- WHAT IS REQUIRED:
Gather, from the data below, each line in which the word "command" occurs.

****************

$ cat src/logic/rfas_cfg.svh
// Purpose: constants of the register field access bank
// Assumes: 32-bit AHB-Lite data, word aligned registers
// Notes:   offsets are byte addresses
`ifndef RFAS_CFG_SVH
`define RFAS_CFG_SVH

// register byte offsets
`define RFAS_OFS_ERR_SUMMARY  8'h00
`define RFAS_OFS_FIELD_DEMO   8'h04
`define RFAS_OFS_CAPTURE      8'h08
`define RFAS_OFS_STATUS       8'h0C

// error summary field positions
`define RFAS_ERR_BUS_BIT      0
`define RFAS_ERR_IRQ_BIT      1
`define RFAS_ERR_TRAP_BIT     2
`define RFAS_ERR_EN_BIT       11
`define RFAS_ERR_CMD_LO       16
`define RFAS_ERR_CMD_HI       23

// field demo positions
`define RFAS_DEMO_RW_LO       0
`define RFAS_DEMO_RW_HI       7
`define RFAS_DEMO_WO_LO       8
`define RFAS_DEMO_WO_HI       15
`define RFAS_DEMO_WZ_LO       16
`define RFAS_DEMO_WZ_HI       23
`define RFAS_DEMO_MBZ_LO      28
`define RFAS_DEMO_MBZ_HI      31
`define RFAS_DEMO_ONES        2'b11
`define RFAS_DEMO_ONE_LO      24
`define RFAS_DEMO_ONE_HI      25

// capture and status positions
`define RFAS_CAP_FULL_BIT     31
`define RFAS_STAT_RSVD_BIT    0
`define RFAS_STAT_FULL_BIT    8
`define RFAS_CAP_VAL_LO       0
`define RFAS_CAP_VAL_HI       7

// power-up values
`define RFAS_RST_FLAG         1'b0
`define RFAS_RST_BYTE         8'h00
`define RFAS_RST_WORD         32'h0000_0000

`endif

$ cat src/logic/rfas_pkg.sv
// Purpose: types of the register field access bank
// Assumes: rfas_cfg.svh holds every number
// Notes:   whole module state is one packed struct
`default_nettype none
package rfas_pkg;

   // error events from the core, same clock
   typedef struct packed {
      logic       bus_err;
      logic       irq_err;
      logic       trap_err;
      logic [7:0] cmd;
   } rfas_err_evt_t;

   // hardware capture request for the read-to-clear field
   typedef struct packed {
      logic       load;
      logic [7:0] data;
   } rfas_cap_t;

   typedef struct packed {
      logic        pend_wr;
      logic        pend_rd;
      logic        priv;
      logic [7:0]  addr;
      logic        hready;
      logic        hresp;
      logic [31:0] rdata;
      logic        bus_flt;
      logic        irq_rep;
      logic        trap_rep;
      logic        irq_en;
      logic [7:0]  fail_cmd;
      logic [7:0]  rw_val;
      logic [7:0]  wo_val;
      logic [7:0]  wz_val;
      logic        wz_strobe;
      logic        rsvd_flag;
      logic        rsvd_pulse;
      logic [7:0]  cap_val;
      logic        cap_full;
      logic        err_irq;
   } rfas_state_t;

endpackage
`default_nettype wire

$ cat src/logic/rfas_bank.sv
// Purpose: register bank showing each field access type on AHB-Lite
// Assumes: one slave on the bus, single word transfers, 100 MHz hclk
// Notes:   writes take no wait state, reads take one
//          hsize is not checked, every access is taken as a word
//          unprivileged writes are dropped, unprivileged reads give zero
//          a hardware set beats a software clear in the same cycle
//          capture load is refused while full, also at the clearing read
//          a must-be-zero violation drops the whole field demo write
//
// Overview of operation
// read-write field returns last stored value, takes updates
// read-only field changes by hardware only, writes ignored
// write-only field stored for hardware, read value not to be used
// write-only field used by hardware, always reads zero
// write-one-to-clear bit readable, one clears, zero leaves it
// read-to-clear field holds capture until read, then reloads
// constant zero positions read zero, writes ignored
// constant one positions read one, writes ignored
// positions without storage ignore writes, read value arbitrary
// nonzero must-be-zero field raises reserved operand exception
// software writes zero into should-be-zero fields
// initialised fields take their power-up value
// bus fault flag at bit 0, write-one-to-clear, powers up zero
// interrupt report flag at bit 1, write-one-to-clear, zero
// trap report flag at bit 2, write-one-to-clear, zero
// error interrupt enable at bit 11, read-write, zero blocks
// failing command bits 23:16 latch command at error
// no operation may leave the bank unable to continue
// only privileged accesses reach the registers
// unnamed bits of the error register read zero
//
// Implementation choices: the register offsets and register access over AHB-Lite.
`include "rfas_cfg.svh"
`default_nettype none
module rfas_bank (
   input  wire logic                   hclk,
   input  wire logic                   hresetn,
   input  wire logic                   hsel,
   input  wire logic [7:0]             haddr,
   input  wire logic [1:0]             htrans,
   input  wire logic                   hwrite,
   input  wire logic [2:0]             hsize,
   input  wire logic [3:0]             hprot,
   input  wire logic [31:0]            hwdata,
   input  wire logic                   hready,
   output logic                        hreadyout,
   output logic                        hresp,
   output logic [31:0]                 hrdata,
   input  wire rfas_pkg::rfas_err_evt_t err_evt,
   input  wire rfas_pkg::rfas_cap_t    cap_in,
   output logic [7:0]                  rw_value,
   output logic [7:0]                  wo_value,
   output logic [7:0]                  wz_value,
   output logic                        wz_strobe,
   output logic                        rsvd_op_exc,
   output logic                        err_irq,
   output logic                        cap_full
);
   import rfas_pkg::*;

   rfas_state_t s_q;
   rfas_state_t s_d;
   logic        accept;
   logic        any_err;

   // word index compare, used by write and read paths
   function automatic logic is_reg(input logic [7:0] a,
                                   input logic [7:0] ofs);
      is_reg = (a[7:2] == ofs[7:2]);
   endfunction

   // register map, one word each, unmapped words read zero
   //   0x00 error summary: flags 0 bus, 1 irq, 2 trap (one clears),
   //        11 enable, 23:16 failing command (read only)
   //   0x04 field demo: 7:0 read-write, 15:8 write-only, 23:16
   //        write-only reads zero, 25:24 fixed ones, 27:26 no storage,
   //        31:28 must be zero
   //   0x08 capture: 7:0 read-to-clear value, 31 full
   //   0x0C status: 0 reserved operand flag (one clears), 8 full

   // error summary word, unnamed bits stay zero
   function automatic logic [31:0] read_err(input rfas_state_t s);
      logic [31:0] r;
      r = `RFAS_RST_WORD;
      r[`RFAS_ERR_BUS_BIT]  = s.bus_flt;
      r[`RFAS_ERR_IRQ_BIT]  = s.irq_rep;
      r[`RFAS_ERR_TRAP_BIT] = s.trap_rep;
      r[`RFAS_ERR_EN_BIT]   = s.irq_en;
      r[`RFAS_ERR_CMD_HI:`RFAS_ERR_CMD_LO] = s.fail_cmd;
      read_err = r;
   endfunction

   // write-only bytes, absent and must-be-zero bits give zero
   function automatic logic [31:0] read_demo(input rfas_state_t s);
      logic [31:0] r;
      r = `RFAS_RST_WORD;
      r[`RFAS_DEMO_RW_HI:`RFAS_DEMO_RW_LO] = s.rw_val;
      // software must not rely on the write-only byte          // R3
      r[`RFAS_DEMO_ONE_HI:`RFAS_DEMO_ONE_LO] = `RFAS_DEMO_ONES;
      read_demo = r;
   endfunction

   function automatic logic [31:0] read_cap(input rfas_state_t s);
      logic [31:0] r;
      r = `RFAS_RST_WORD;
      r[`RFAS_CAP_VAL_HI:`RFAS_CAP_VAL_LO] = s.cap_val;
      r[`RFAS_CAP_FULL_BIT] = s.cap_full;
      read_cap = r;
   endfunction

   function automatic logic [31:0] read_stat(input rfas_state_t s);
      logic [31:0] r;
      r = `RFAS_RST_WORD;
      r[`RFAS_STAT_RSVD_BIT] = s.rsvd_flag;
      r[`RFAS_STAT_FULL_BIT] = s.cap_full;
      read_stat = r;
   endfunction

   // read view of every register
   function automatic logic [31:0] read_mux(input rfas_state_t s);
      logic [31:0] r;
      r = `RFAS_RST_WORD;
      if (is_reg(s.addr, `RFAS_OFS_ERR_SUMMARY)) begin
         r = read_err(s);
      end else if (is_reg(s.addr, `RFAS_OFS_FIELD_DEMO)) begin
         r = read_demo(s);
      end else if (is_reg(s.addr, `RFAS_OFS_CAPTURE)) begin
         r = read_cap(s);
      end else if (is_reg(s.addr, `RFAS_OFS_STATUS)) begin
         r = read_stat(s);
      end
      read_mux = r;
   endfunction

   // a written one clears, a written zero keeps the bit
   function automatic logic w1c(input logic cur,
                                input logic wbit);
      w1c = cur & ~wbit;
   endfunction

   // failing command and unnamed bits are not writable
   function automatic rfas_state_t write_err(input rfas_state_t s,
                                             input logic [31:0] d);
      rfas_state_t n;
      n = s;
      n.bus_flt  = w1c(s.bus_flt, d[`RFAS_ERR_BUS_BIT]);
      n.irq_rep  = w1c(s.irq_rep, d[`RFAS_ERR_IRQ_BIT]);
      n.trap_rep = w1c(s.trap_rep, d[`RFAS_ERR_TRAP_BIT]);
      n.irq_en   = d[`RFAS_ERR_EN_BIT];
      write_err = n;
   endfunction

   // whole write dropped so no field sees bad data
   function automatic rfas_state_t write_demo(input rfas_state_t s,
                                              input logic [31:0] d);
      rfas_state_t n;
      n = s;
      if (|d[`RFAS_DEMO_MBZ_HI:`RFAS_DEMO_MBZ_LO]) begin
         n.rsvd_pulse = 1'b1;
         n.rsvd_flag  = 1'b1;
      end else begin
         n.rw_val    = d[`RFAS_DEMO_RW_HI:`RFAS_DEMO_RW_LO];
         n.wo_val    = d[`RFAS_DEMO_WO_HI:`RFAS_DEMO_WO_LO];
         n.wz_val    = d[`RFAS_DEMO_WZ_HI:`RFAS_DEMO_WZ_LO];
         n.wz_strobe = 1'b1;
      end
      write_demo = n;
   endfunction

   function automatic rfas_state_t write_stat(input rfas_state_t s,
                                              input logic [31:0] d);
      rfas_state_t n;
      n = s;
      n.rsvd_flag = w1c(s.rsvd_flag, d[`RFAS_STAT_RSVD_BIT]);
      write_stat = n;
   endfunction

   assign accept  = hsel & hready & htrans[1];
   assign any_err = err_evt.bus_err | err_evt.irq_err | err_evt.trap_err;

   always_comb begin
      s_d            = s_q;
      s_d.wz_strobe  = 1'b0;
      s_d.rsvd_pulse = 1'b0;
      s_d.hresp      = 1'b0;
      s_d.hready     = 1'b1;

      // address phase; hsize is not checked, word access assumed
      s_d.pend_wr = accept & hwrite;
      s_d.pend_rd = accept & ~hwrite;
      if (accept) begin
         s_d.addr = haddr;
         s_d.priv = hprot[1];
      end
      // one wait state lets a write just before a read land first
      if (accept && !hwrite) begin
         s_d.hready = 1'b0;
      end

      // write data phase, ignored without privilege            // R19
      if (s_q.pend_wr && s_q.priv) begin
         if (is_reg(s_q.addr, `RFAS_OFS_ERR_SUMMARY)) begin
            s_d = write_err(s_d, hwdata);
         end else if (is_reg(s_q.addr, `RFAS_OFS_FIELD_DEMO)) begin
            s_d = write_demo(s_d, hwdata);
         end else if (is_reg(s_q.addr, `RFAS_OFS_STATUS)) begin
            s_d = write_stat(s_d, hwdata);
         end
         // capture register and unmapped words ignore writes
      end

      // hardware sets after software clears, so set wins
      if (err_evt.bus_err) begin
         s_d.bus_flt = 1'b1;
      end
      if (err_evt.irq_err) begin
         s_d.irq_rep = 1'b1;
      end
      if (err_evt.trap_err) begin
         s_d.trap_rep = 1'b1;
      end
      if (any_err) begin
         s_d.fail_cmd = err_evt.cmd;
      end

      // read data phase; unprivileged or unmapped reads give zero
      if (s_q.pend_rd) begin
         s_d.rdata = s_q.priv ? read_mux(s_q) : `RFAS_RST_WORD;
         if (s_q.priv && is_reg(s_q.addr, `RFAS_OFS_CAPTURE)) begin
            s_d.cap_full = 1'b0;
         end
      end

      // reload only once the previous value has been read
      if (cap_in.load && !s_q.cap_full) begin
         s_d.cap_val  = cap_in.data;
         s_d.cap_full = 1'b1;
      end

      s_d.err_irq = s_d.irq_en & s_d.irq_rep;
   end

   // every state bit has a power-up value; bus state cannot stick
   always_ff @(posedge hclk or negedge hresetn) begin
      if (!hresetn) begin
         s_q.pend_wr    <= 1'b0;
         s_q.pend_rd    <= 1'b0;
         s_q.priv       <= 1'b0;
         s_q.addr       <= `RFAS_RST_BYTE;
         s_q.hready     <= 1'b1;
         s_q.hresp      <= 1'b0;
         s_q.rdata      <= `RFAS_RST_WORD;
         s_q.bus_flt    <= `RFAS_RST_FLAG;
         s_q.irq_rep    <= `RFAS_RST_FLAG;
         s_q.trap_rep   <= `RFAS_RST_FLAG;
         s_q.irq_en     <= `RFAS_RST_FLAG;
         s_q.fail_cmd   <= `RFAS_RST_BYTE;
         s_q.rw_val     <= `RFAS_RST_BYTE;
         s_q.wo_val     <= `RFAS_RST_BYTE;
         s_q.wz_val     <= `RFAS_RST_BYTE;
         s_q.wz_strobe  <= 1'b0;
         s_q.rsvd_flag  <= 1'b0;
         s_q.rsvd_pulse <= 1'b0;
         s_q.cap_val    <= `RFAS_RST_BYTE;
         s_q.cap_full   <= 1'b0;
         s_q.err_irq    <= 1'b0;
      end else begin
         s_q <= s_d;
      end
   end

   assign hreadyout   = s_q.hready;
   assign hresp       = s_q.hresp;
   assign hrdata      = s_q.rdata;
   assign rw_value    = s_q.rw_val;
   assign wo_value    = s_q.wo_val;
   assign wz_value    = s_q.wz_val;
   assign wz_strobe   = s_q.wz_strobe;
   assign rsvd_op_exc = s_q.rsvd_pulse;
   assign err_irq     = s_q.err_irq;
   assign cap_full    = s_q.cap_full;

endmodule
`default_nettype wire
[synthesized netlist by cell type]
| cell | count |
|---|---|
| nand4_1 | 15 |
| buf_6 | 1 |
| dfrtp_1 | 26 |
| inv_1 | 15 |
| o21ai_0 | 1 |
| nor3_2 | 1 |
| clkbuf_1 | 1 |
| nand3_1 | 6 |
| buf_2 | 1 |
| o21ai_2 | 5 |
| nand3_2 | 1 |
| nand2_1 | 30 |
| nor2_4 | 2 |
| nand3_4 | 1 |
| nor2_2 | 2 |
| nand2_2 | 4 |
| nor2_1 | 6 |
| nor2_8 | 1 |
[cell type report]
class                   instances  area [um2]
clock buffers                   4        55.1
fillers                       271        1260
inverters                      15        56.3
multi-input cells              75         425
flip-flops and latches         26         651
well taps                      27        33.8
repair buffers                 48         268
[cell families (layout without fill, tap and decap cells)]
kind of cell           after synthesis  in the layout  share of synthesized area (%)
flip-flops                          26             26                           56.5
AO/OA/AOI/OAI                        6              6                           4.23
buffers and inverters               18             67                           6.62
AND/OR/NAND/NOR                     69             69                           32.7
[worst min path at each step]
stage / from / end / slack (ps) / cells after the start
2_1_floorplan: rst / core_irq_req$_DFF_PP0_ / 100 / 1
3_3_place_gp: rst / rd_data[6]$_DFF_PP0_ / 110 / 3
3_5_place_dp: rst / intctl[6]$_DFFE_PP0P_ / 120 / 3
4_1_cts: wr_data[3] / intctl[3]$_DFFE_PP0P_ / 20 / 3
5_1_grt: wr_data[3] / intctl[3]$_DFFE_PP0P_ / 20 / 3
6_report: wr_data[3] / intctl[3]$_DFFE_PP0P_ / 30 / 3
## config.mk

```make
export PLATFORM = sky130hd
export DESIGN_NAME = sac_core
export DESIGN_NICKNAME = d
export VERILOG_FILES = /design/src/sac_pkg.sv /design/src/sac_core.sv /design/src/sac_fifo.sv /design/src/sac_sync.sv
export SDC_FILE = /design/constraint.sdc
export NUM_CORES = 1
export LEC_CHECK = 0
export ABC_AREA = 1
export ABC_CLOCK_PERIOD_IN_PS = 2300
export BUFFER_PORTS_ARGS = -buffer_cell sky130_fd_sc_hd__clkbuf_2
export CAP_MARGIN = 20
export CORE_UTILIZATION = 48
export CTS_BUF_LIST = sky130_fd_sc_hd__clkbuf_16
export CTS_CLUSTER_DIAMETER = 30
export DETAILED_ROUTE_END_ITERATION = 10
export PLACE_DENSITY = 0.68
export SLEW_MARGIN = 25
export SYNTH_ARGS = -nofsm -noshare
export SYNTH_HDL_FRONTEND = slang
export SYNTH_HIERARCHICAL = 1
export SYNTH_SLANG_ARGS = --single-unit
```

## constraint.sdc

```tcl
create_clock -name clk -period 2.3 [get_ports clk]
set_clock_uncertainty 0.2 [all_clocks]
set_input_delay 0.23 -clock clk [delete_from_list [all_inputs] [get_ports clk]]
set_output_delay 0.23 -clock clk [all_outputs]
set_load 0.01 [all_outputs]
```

****************

- TASK RESULT:
// failing command bits 23:16 latch command at error
   //        11 enable, 23:16 failing command (read only)
   // failing command and unnamed bits are not writable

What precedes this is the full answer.